Exercise inputs START
==> config.mk <==
export PLATFORM = sky130hd
export DESIGN_NAME = mem_port_arbiter
export DESIGN_NICKNAME = d
export VERILOG_FILES = /design/src/rtl/mem_port_arbiter.sv
export SDC_FILE = /design/constraint.sdc
export NUM_CORES = 1
export LEC_CHECK = 0
export ABC_CLOCK_PERIOD_IN_PS = 1750
export CORE_AREA = 2 2 533 535
export CTS_CLUSTER_DIAMETER = 30
export DETAILED_ROUTE_END_ITERATION = 7
export DIE_AREA = 0 0 535 537
export PLACE_DENSITY = 0.3
export SYNTH_ARGS = -nofsm -noshare
export SYNTH_HDL_FRONTEND = slang
export SYNTH_SLANG_ARGS = --single-unit
==> constraint.sdc <==
create_clock -name clk -period 1.75 [get_ports clk]
set_input_delay 0.35 -clock clk [delete_from_list [all_inputs] [get_ports clk]]
set_output_delay 0.35 -clock clk [all_outputs]
set_load 0.05 [all_outputs]
==> src/rtl/mem_port_arbiter.sv <==
// mem_port_arbiter
// Shares the single physical memory port between the I-cache (line reads)
// and the D-cache (line reads and writebacks). It grants one client at a
// time and latches that client's address, write data and operation. It then
// runs exactly one memory transaction and returns the completion to the
// granted client only.
//
// Optional feature macro: MEM_ARB_RR_EN
//   undefined : fixed priority, D-cache over I-cache.
//   defined   : when both clients request in the same cycle, the client that
//               was not granted last time wins (last_grant resets to D).
//
// Ports
//   clk, rst      : clock, synchronous active-high reset
//   i_read        : I-cache line read request (level, held until i_resp)
//   i_address     : I-cache line address
//   i_rdata       : line data to I-cache (follows pmem_rdata)
//   i_resp        : completion pulse to I-cache, same cycle as pmem_resp
//   d_read        : D-cache line read request (level, held until d_resp)
//   d_write       : D-cache writeback request (level, held until d_resp)
//   d_address     : D-cache line address
//   d_wdata       : D-cache writeback data
//   d_rdata       : line data to D-cache (follows pmem_rdata)
//   d_resp        : completion pulse to D-cache, same cycle as pmem_resp
//   pmem_read     : memory read strobe, held until pmem_resp
//   pmem_write    : memory write strobe, held until pmem_resp
//   pmem_address  : latched transaction address
//   pmem_wdata    : latched transaction write data
//   pmem_rdata    : memory read data
//   pmem_resp     : memory completion pulse

module mem_port_arbiter #(
  parameter int unsigned ADDR_W = 32,
  parameter int unsigned LINE_W = 256
) (
  input  logic              clk,
  input  logic              rst,

  input  logic              i_read,
  input  logic [ADDR_W-1:0] i_address,
  output logic [LINE_W-1:0] i_rdata,
  output logic              i_resp,

  input  logic              d_read,
  input  logic              d_write,
  input  logic [ADDR_W-1:0] d_address,
  input  logic [LINE_W-1:0] d_wdata,
  output logic [LINE_W-1:0] d_rdata,
  output logic              d_resp,

  output logic              pmem_read,
  output logic              pmem_write,
  output logic [ADDR_W-1:0] pmem_address,
  output logic [LINE_W-1:0] pmem_wdata,
  input  logic [LINE_W-1:0] pmem_rdata,
  input  logic              pmem_resp
);

  typedef enum logic [1:0] {
    IDLE    = 2'd0,
    SERVE_I = 2'd1,
    SERVE_D = 2'd2,
    RELEASE = 2'd3
  } state_t;

  state_t             state;
  logic [ADDR_W-1:0]  addr_q;
  logic [LINE_W-1:0]  wdata_q;
  logic               op_write_q;
  logic               read_q;
  logic               write_q;

  logic               d_req;
  logic               grant_d;
  logic               grant_i;

  // Any D-cache request; read and write together is treated as a write.
  assign d_req = d_read | d_write;

`ifdef MEM_ARB_RR_EN
  // 1 = D-cache was granted last.
  logic last_grant_d;

  // On a tie, hand the port to the client that did not have it last.
  assign grant_d = d_req & (~i_read | ~last_grant_d);

  always_ff @(posedge clk) begin
    if (rst) begin
      last_grant_d <= 1'b1;
    end else if ((state == IDLE) && (grant_d || i_read)) begin
      last_grant_d <= grant_d;
    end
  end
`else
  // Fixed priority: D-cache always wins a tie.
  assign grant_d = d_req;
`endif

  assign grant_i = i_read & ~grant_d;

  // Arbitration FSM with registered memory strobes and latched transaction.
  always_ff @(posedge clk) begin
    if (rst) begin
      state      <= IDLE;
      addr_q     <= '0;
      wdata_q    <= '0;
      op_write_q <= 1'b0;
      read_q     <= 1'b0;
      write_q    <= 1'b0;
    end else begin
      case (state)
        IDLE: begin
          read_q  <= 1'b0;
          write_q <= 1'b0;
          if (grant_d) begin
            state      <= SERVE_D;
            addr_q     <= d_address;
            wdata_q    <= d_wdata;
            op_write_q <= d_write;
            read_q     <= ~d_write;
            write_q    <= d_write;
          end else if (grant_i) begin
            state      <= SERVE_I;
            addr_q     <= i_address;
            wdata_q    <= '0;
            op_write_q <= 1'b0;
            read_q     <= 1'b1;
            write_q    <= 1'b0;
          end
        end

        // Strobe stays up until memory completes; the request level is not
        // re-examined, so a dropped request still finishes its transaction.
        SERVE_I, SERVE_D: begin
          read_q  <= ~op_write_q;
          write_q <= op_write_q;
          if (pmem_resp) begin
            state   <= RELEASE;
            read_q  <= 1'b0;
            write_q <= 1'b0;
          end
        end

        // One dead cycle so the client can drop its request before the
        // next arbitration.
        RELEASE: begin
          state   <= IDLE;
          read_q  <= 1'b0;
          write_q <= 1'b0;
        end

        default: begin
          state   <= IDLE;
          read_q  <= 1'b0;
          write_q <= 1'b0;
        end
      endcase
    end
  end

  assign pmem_read    = read_q;
  assign pmem_write   = write_q;
  assign pmem_address = addr_q;
  assign pmem_wdata   = wdata_q;

  // Completion is steered to the granted client only; a stray pmem_resp
  // outside SERVE_* produces nothing.
  assign i_resp = (state == SERVE_I) & pmem_resp;
  assign d_resp = (state == SERVE_D) & pmem_resp;

  // Read data is broadcast; only the client receiving resp consumes it.
  assign i_rdata = pmem_rdata;
  assign d_rdata = pmem_rdata;

endmodule

==> impl_metrics.yaml <==
status:
  status: "finished with violations"
  violations: "negative setup slack"
logic_synthesis:
  synthCells: 1300
  synth_top_family_by_area: "buffers and inverters"
  yosysUniqueCellTypes: 26
  ys_warn_count: 0
  synth_seq_cells: 293
  synth_compound_area_frac: 0.205
  synth_mux_area_frac: 0.00149
  synth_area_um2: 13400
  syn-num-nets: 1886
  synth_xor_area_frac: 0
  yosysSeqAreaShare: 0.438
  synth-adder-area-share: 0.00373
  synth_simple_gate_area_frac: 0.0246
  syn_avg_cell_area_um2: 10.3
die:
  io_pins: 1386
  die_h_um: 537
  core_area_um2: 281000
  dieWidth_um: 535
  rows: 195
  start_util: 0.0476
  fp.dieArea_um2: 287000
min_path:
  hold_path_class: "primary input to register"
sta:
  final-setup-viol-count: 2
  rsz0062_at_grt: "yes"
  fin_crit_ns: 1.94
  setup_slack_ns: -0.186
  period_share: 1.11
  slew_viol_final: 0
  relSlewSlack: 0.716
  finalHoldViolCount: 0
  tightest_slew_ns: 0.425
  fmax_mhz: 516
  clock_skew_ns: 0.0811
  worst_hold_slack_ns: 0.145
power:
  vdd.ir_drop.worst_uv: 763
  p_comb_frac: 0.425
  p_per_area_nw_per_um2: 1840
  p_switching_mw: 19.0
  leakagePower_nw: 9.18
  power_frac_clock: 0.357
  p_seq_frac: 0.218
  power.total_mw: 47.5
  switching_share: 0.401
  internal_power_mw: 28.4
grt:
  grt_pass1_vias: 11300
  grtUsageTotal: 0.0963
  grt-ovfl-total: 0
  antenna_found_initial: 103
  grt_start_max_net_pins: 45
  grt_first_pass_wirelength_um: 169000
placement:
  hpwl_um: 128000
  gp_congestion: 0.696
  io_buffers: 617
route:
  wl_per_cell_um: 27.3
  drtPass1Iterations: 4
  dr_total_vias: 11300
  viasPerCell: 2.10
  detail-route-antenna-nets: 0
  drc_errors: 0
  totalWireLength_um: 146000
  drtIter0Drc: 353
final_layout:
  final_common_cell: "clkdlybuf4s50_1"
  fin_nets: 2118
  mostFrequentLayoutCells: "322 x clkdlybuf4s50_1, 256 x a22o_1, 167 x buf_4"
  multiInputGateArea_um2: 3200
  area.growth.synth_to_final_pct: 92.4
  final-seq-area_um2: 6120
  fillers: 32400
  drive_gt1_frac: 0.445
worst_setup_path:
  r2r_start: "state[1]"
  required_ns: 1.40
  r2r_setup_slack_ns: 0.01
  startpoint: "state[1]"
  start_kind: "register"
  cp_max_fo: 3
  worst_r2r_endpoint: "pmem_wdata[217]"
  crit_path_end_kind: "primary output"
  cp_data_arrival_time_ns: 1.59
  endpoint: "i_resp"
  crit_type: "register to primary output"
  reg2regPathDepth: 9
clock_tree:
  clock_latency_ns: 0.81
  cts_buffer_depth: 4
  cts_tree: "yes"
  root_buffer: "clkbuf_16"
  htree_levels: 3
  clkSlewWorstSetupHoldPaths_ns: 0.04
  cts_made_buffers: 99
  cts.sinks: 293
job:
  maxCapViolCount: 0
worst max-delay path: stages, from the launching register on:
cell	delay, ns
dfxtp_2	0.35
inv_2	0.05
ha_2	0.16
and2_4	0.14
buf_12	0.14
how the worst min path moves through the flow:
stage,start,end,depth (start not counted)
after floorplan,state[1],state[1],2
after global placement,pmem_wdata[136],pmem_wdata[136],1
after detailed placement,pmem_wdata[188],pmem_wdata[188],1
after CTS,d_wdata[30],pmem_wdata[30],2
after global routing,d_wdata[30],pmem_wdata[30],2
final,d_wdata[30],pmem_wdata[30],2
sequential cells by signal, indices dropped and copies added, names as in the netlist:
register	cells
pmem_wdata	256
pmem_address	32
state	2
op_write_q	1
pmem_read	1
pmem_write	1
cells by family after synthesis:
family / after synthesis
AOI/OAI and AO/OA: 329
adders and majority gates: 4
buffers and inverters: 594
DFF: 293
muxes: 2
and+or+nand+nor: 78
through the flow:
| step | cell area, µm² | setup TNS, ns | worst slack (ns) | utilization | cells |
|---|---|---|---|---|---|
| after floorplan | 13400 | 0 | 0.291 | - | 1300 |
| after global placement | 21200 | -54.95 | -0.282 | 0.0752 | 5133 |
| after detailed placement | 21200 | -56.83 | -0.289 | 0.0752 | 5133 |
| after CTS | 25500 | -1.85 | -0.288 | 0.0905 | 5338 |
| after global routing | 25800 | -3.33 | -0.270 | 0.0916 | 5349 |
| final | 25800 | -0.364 | -0.186 | 0.0917 | 5365 |
area by class of cell:
type | instances | area share
flip-flops and latches | 293 | 0.237
multi-input cells | 413 | 0.124
diodes | 16 | 0.00155
clock inverters | 41 | 0.0162
inverters | 3 | 0.000437
clock buffers | 134 | 0.107
repair buffers | 722 | 0.332
well taps | 3743 | 0.182
cells in the mapped netlist:
cell / count / area [µm²]
buf_6: 22 / 248
o21ai_0: 32 / 160
nor2_2: 1 / 6.26
a22o_1: 256 / 2240
o21ai_1: 2 / 10.0
buf_4: 519 / 3900
nor4b_1: 1 / 8.76
a311oi_1: 32 / 280
nor2b_1: 2 / 12.5
nand2_1: 34 / 128
buf_2: 34 / 170
mux2i_1: 2 / 20.0
and2_1: 2 / 12.5
o31a_4: 1 / 17.5
ha_1: 4 / 50.1
nor2_1: 35 / 131
a2111o_1: 1 / 11.3
nor3b_2: 1 / 12.5
a21oi_1: 3 / 15.0
nand3b_1: 1 / 7.51
nor2_4: 1 / 11.3
o41ai_1: 1 / 8.76
o211ai_1: 1 / 7.51
inv_1: 3 / 11.3
clkbuf_1: 16 / 60.1
dfxtp_1: 293 / 5870
routing by layer:
layer	track usage	wire (µm)	vias up
met2	0.152	63600	1311
met1	0.0792	42100	4915
met5	0.00510	283	-
met4	0.0400	7680	14
li1	-	-	4591
met3	0.0979	32600	457
timing repair:
item	4_1_cts	5_1_grt
setup buffers	26	8
pin swaps	0	16
gates resized for setup	313	31
cloned	3	5
hold buffers	1	0
setup endpoints to repair	404	78
hold endpoints to repair	1	0
power by group through the flow:
stage	clock, mW	combinational [mW]	sequential (mW)
after floorplan	0	6.71	15.3
after global placement	0	18.6	10.1
after detailed placement	0	18.6	10.1
after CTS	17.5	20.1	10.4
after global routing	17.8	21.4	10.6
final	16.9	20.2	10.4
(Power assumes the default switching activity.)
==> variant 1 (same flow settings) <==
Build with the macro `MEM_ARB_RR_EN` defined.
--- a/src/rtl/mem_port_arbiter.sv
+++ b/src/rtl/mem_port_arbiter.sv
@@ -28,6 +28,8 @@
 //   pmem_wdata    : latched transaction write data
 //   pmem_rdata    : memory read data
 //   pmem_resp     : memory completion pulse
+
+`define MEM_ARB_RR_EN
 
 module mem_port_arbiter #(
   parameter int unsigned ADDR_W = 32,
Check against the original RTL: not settled (the Yosys comparison gave no result); the edit may change what the design does.
==> variant 1 against the original RTL <==
- wire length grew 12%
- clock power grew 19%
- total power grew 14%
- setup slack lost 47 ps
- highest routed layer unchanged
- count of clock-buffer cells in the layout grew 24
- the run still ends with setup timing left
- design area grew 11%
- sequential share of layout area shrank 2.7 points
- sequential cell count grew 1
- area after synthesis grew 7.7%
- non-clock buffer count grew 33
==> variant 1: results (changes against the original RTL) <==
.. list-table::
   :header-rows: 1

   * - Metric
     - Value
   * - Status
     - complete, but fails checks (unchanged)
   * - Violations in the final reports
     - setup timing (unchanged)
   * - Fraction of met2 tracks used by global routing
     - 17.4% (was 15.2%)
   * - Dpl ws
     - -521 ps (was -289 ps)
   * - Setup TNS
     - -7870 ps (was -364 ps)
   * - Largest clock skew in the final design
     - 69.0 ps (was 81.1 ps)
   * - Arrival time of data at the critical path endpoint
     - 1630 ps (was 1590 ps)
   * - Largest net degree at the start of global routing
     - 82 (was 45)
   * - Synthesized Nets
     - 2,195 (was 1,886)
   * - Cell variety after synth
     - 27 (was 26)
   * - Worst-path fanout max
     - 2 (was 3)
   * - Gp weighted congestion
     - 0.782 (was 0.696)
   * - Share of the synthesized area in compound gates (AO/OA/AOI/OAI)
     - 18.3% (was 20.5%)
   * - Number of nets in the layout
     - 2,416 (was 2,118)
   * - Sequential cell power
     - 9.75 mW (was 10.4 mW)
   * - Top area cells in the synthesized netlist
     - sky130_fd_sc_hd__dfxtp_1 (41%), sky130_fd_sc_hd__buf_4 (27%), sky130_fd_sc_hd__a32oi_1 (16%) (was sky130_fd_sc_hd__dfxtp_1 (44%), sky130_fd_sc_hd__buf_4 (29%), sky130_fd_sc_hd__a22o_1 (17%))
   * - Final worst setup slack
     - -233 ps (was -186 ps)
   * - Count of vias placed by the detailed router
     - 13.7k (was 11.3k)
   * - Total routed wire length on the met1 layer
     - 42.8 mm (was 42.1 mm)
   * - Number of setup violations in the final report
     - 197 (was 2)
   * - Clock insertion delay at the later pin of the skew report
     - 730 ps (was 810 ps)
   * - Share of layout cells above drive strength 1
     - 41.8% (was 44.5%)
   * - Comb group
     - 24.2 mW (was 20.2 mW)
   * - DPL Wire Length
     - 136 mm (was 128 mm)
   * - Pleak
     - 9.96 nW (was 9.18 nW)
   * - DP Cell Count
     - 5,412 (was 5,133)
   * - Met1 global-route usage
     - 7.50% (was 7.92%)
   * - Postcts setup bufs
     - 5 (was 26)
   * - Number of clock buffers inserted by TritonCTS
     - 108 (was 99)
   * - Mux share of post-synthesis cell area
     - 0% (was 0.149%)
   * - Power dissipated in the clock network
     - 20.1 mW (was 16.9 mW)
   * - Met3 usage
     - 11.4% (was 9.79%)
   * - Worst slew slack as a fraction of its limit
     - 61.4% (was 71.6%)
   * - Global Route Usage Sum
     - 10.3% (was 9.63%)
   * - Int Power
     - 32.5 mW (was 28.4 mW)
   * - Number of detailed-routing iterations run before antenna repair
     - 5 (was 4)
   * - Average wire per cell in the routed design
     - 29.0 um (was 27.3 um)
   * - Wire length of the first global-routing pass
     - 186 mm (was 169 mm)
   * - Routed Wire Length
     - 164 mm (was 146 mm)
   * - Adder-Cell Fraction of Synth Area
     - 0.260% (was 0.373%)
   * - Fill count
     - 32.3k (was 32.4k)
   * - Detailed route wirelength on metal3
     - 37.2 mm (was 32.6 mm)
   * - Multi-input combinational cell area
     - 5010 um^2 (was 3200 um^2)
   * - Proportion of synthesized chip area in sequential cells
     - 40.8% (was 43.8%)
## variant 1: changes by cell type after synthesis, sizes merged, moves of 9 or more
cell	change
clkbuf	+44
buf	+9
o21ai	-34
nor2	+253
a32oi	+256
a22o	-256
nand2	+34
## variant 1: worst paths after layout
kind,startpoint,endpoint,slack [ps],cells past startpoint
min reg2reg,op_write_q$_SDFFE_PP0P_,op_write_q$_SDFFE_PP0P_,480,2
max,state[1]$_SDFFE_PP0P_,i_resp,-230,5
max reg2reg,state[0]$_SDFFE_PP0P_,last_grant_d$_SDFFE_PP1P_,-120,8
min,d_address[18],pmem_address[18]$_SDFFE_PP0P_,220,3
## variant 1: final cells by class
class,count,share of cell area [%]
Sequential cell,294,21.1
Antenna cell,1,0.00877
Inverter,2,0.0263
Clock inverter,42,2.32
Clock buffer,158,11.2
Timing Repair Buffer,755,31.5
Tap cell,3743,16.4
Multi-Input combinational cell,670,17.5
==> variant 2 (config.mk and constraints unchanged) <==
Made on the original files. Put a register stage on the outputs `i_rdata`, `i_resp`, `d_rdata` and `d_resp`. The values now appear one clock later. The other outputs are not delayed to match. Comments in the files are not updated.
--- a/src/rtl/mem_port_arbiter.sv
+++ b/src/rtl/mem_port_arbiter.sv
@@ -165,12 +165,14 @@
 
   // Completion is steered to the granted client only; a stray pmem_resp
   // outside SERVE_* produces nothing.
-  assign i_resp = (state == SERVE_I) & pmem_resp;
-  assign d_resp = (state == SERVE_D) & pmem_resp;
+  always_ff @(posedge clk) begin
+    i_rdata <= pmem_rdata;
+    i_resp  <= (state == SERVE_I) & pmem_resp;
+    d_rdata <= pmem_rdata;
+    d_resp  <= (state == SERVE_D) & pmem_resp;
+  end
 
   // Read data is broadcast; only the client receiving resp consumes it.
-  assign i_rdata = pmem_rdata;
-  assign d_rdata = pmem_rdata;
 
 endmodule
 
Function: changed (a bounded check fails within 4 cycles, from zero or initial values and one cycle with rst high).
==> variant 2 against the original RTL <==
- the run still ends with setup timing left
- combinational power increased by 26%
- sequential cell count rose by 258
- total power grew 70%
- sequential share of layout area is 1.5 points higher
- design area increased by 93%
- setup slack better by 130 ps
- wire length rose by 20%
- worst hold slack worse by 52 ps
- area after synthesis grew 24%
- register-to-register slack improved by 80 ps
==> variant 2: results (changes against the original RTL) <==
.. list-table::
   :header-rows: 1

   * - Metric
     - Value
   * - Final worst setup slack
     - -55.7 ps (was -186 ps)
   * - Proportion of synthesized chip area in sequential cells
     - 66.4% (was 43.8%)
   * - Setup TNS
     - -243 ps (was -364 ps)
   * - Average cell area after synthesis
     - 12.8 um^2 (was 10.3 um^2)
   * - Placed Instance Area
     - 33,800 um^2 (was 21,200 um^2)
   * - Routed Wire Length
     - 175 mm (was 146 mm)
   * - Global Route Usage Sum
     - 11.6% (was 9.63%)
   * - Status
     - complete, but fails checks (unchanged)
   * - Share of the synthesized area in compound gates (AO/OA/AOI/OAI)
     - 16.6% (was 20.5%)
   * - Clock insertion delay at the later pin of the skew report
     - 830 ps (was 810 ps)
   * - Largest stage delay on the critical path
     - 450 ps (was 350 ps)
   * - Cell depth of the worst flop-to-flop path
     - 7 (was 9)
   * - DPL Wire Length
     - 150 mm (was 128 mm)
   * - Cell with the largest stage delay on the worst path
     - sky130_fd_sc_hd__dfxtp_4 (was sky130_fd_sc_hd__dfxtp_2)
   * - Arrival time of data at the critical path endpoint
     - 1460 ps (was 1590 ps)
   * - Largest net degree at the start of global routing
     - 36 (was 45)
   * - Number of nets in the layout
     - 3,484 (was 2,118)
   * - Violations in the final reports
     - setup timing (unchanged)
   * - Antenna violations before repair
     - 137 (was 103)
   * - Hold endpoint
     - d_rdata[50]$_DFF_P_ (was pmem_wdata[30]$_SDFFE_PP0P_)
   * - Vias in the first global route
     - 18.7k (was 11.3k)
   * - Number of setup violations in the final report
     - 20 (was 2)
   * - Gp weighted congestion
     - 0.835 (was 0.696)
   * - Transition time at the pin with the least slew margin
     - 508 ps (was 425 ps)
   * - Top area cells in the synthesized netlist
     - sky130_fd_sc_hd__dfxtp_1 (66%), sky130_fd_sc_hd__a22o_1 (13%), sky130_fd_sc_hd__buf_4 (12%) (was sky130_fd_sc_hd__dfxtp_1 (44%), sky130_fd_sc_hd__buf_4 (29%), sky130_fd_sc_hd__a22o_1 (17%))
   * - Mux share of post-synthesis cell area
     - 0.120% (was 0.149%)
[variant 2: cell count changes after synthesis, sizes merged]
cell,unedited run,this run
dfxtp,293,551
clkbuf,16,18
buf,575,317
[variant 2: per-layer routing]
layer / global-route usage [%] / part of all wire, %
met5: 0 / 0.15
met4: 3.37 / 3.3
met3: 7.60 / 15
met2: 17.5 / 43
met1: 13.2 / 39
[variant 2: what timing repair did]
item / 4_1_cts / 5_1_grt
setup buffers: 23 / 10
gates resized for setup: 2018 / 88
endpoints found under the setup margin: 890 / 752
hold buffers: 238 / 0
endpoints found under the hold margin: 239 / 0
gates cloned: 0 / 5
[variant 2: cells by family (layout without fill, tap and decap cells)]
logic type | Yosys count | count (layout)
buffers and inverters | 338 | 2091
DFF | 551 | 551
and+or+nand+nor | 78 | 78
adders and majority gates | 4 | 4
muxes | 2 | 2
AOI/OAI and AO/OA | 329 | 329
other | 0 | 36
[variant 2: final cells by class]
class | instances | share of cell area [%]
clock inverter | 99 | 3.24
clock buffer | 252 | 10.8
sequential | 551 | 25.2
inverter | 3 | 0.0226
tap | 3743 | 9.39
antenna | 36 | 0.181
timing repair buffer | 1737 | 44.8
multi-input combinational | 413 | 6.39
[variant 2: worst max-delay path by stage]
| stage | endpoint | slack [ps] | cells after the start |
|---|---|---|---|
| 6_report | i_rdata[180] | -60 | 1 |
| 5_1_grt | i_rdata[180] | -140 | 1 |
| 4_1_cts | i_rdata[180] | -150 | 1 |
| 3_5_place_dp | pmem_wdata[223]$_SDFFE_PP0P_ | -390 | 6 |
| 3_3_place_gp | pmem_wdata[220]$_SDFFE_PP0P_ | -360 | 6 |
| 2_1_floorplan | pmem_wdata[115]$_SDFFE_PP0P_ | 280 | 6 |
Exercise inputs END
# Your assignment:
Please copy the lines in the records above between the one holding "after detailed placement,pmem_wdata[188],pmem_wdata[188],1" and the one holding "-0.282 | 0.0752 | 5133 |", inclusive, exactly and with no other line.

# Response to the task:
after detailed placement,pmem_wdata[188],pmem_wdata[188],1
after CTS,d_wdata[30],pmem_wdata[30],2
after global routing,d_wdata[30],pmem_wdata[30],2
final,d_wdata[30],pmem_wdata[30],2
sequential cells by signal, indices dropped and copies added, names as in the netlist:
register	cells
pmem_wdata	256
pmem_address	32
state	2
op_write_q	1
pmem_read	1
pmem_write	1
cells by family after synthesis:
family / after synthesis
AOI/OAI and AO/OA: 329
adders and majority gates: 4
buffers and inverters: 594
DFF: 293
muxes: 2
and+or+nand+nor: 78
through the flow:
| step | cell area, µm² | setup TNS, ns | worst slack (ns) | utilization | cells |
|---|---|---|---|---|---|
| after floorplan | 13400 | 0 | 0.291 | - | 1300 |
| after global placement | 21200 | -54.95 | -0.282 | 0.0752 | 5133 |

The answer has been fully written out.